> [WHAT IS BEING ASKED]
The response must consist of the lines below from the one with "imm_bad = |in_imm[11:0];" through the one with "fmt_legal & imm_bad;", exactly as they appear and with both ends kept.

===== RECORDS FOR THIS EXERCISE =====

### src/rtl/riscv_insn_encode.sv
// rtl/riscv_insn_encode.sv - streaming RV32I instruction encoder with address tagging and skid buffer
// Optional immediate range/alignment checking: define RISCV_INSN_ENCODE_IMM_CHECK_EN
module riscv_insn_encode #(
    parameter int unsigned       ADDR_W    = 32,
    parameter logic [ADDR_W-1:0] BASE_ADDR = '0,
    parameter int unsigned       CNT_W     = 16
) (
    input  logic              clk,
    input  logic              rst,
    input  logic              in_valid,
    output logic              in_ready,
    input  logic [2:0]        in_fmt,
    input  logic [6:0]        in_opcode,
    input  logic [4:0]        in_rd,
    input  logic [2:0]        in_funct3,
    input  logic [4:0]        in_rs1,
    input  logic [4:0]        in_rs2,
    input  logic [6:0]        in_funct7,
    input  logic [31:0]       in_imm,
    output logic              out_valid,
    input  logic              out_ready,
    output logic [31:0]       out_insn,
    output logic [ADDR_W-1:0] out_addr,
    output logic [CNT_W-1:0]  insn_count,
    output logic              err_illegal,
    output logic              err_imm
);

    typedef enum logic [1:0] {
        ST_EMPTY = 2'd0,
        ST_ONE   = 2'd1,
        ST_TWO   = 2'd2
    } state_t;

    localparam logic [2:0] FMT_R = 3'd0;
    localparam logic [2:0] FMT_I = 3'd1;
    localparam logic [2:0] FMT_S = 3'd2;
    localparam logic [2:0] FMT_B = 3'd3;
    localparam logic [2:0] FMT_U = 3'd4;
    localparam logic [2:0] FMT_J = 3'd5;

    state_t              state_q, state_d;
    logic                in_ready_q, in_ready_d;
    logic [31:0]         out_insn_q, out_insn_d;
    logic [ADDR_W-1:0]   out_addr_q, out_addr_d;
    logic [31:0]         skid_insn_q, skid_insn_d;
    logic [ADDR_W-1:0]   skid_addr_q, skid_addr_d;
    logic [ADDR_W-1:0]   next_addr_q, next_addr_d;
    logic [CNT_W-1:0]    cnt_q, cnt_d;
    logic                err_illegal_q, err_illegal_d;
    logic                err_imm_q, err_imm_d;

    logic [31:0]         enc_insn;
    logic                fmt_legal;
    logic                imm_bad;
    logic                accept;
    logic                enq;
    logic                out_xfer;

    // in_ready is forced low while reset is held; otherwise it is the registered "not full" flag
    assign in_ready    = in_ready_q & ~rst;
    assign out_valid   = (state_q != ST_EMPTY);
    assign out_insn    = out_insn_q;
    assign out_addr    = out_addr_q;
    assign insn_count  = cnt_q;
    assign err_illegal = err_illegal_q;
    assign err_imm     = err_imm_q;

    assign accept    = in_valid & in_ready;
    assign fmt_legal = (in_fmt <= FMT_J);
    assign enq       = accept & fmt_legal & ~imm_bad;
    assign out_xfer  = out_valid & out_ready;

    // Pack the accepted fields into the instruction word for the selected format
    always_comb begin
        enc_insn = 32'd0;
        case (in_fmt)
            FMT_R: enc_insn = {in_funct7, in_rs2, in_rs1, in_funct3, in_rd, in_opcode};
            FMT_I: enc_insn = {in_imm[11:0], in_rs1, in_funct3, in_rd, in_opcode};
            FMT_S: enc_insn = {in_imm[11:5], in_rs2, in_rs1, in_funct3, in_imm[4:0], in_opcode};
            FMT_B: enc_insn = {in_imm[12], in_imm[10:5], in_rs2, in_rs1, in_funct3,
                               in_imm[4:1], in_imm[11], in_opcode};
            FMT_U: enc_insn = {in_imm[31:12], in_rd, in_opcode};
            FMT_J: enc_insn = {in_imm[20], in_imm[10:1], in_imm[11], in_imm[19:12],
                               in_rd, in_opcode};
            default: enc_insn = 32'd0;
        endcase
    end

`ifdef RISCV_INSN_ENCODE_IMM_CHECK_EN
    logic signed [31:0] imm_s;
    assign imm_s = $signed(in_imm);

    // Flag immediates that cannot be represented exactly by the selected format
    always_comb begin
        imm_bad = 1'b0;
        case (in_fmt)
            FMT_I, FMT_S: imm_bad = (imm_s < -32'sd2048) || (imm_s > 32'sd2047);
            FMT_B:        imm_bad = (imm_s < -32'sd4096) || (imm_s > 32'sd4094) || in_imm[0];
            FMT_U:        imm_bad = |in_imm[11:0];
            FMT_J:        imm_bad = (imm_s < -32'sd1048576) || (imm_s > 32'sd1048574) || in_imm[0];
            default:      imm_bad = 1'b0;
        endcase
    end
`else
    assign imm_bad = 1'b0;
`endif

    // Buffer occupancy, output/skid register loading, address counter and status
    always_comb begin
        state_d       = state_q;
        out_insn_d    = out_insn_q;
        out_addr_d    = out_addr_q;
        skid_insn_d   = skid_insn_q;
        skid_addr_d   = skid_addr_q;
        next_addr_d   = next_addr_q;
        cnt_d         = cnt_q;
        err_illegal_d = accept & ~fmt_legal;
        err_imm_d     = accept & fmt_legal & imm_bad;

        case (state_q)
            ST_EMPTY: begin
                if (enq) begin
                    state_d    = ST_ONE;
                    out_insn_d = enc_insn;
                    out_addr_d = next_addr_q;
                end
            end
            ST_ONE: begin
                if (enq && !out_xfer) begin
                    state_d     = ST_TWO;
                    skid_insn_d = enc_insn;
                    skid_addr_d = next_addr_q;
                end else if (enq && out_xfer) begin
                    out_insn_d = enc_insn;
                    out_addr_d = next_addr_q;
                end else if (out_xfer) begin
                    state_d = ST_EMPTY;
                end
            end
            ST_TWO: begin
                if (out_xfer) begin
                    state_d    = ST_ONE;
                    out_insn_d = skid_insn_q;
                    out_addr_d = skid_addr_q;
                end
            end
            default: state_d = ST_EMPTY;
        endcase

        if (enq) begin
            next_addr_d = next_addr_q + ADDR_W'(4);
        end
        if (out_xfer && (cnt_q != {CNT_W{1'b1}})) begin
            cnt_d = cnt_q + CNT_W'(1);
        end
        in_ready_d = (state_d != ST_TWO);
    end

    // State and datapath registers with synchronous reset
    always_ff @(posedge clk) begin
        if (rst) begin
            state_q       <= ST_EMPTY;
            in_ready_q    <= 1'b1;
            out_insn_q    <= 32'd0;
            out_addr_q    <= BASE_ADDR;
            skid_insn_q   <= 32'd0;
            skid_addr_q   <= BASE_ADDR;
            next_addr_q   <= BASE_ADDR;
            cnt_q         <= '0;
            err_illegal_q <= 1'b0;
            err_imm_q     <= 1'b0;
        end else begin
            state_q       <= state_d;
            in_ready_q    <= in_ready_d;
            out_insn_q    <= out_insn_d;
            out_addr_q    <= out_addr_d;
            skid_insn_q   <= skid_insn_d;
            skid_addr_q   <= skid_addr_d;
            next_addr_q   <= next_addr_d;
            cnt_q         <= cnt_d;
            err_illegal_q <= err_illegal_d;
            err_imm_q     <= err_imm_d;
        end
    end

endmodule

=====
===== RECORDS FOR THIS EXERCISE =====

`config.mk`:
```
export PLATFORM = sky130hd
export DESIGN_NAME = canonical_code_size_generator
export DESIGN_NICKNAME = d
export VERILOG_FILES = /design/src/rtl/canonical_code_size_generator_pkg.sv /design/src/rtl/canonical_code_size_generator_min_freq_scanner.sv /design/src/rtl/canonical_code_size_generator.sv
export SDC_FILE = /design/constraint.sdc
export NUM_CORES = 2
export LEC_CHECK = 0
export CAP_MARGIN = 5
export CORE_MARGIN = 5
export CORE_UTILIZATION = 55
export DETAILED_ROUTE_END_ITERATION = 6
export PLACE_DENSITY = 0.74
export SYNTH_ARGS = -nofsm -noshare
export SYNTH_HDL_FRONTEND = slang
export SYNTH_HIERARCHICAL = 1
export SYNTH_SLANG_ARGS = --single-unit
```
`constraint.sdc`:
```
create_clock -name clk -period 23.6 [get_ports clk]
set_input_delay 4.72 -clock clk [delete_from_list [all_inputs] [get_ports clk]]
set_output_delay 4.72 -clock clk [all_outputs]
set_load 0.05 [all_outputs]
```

=====

> [ANSWER]
            FMT_U:        imm_bad = |in_imm[11:0];
            FMT_J:        imm_bad = (imm_s < -32'sd1048576) || (imm_s > 32'sd1048574) || in_imm[0];
            default:      imm_bad = 1'b0;
        endcase
    end
`else
    assign imm_bad = 1'b0;
`endif

    // Buffer occupancy, output/skid register loading, address counter and status
    always_comb begin
        state_d       = state_q;
        out_insn_d    = out_insn_q;
        out_addr_d    = out_addr_q;
        skid_insn_d   = skid_insn_q;
        skid_addr_d   = skid_addr_q;
        next_addr_d   = next_addr_q;
        cnt_d         = cnt_q;
        err_illegal_d = accept & ~fmt_legal;
        err_imm_d     = accept & fmt_legal & imm_bad;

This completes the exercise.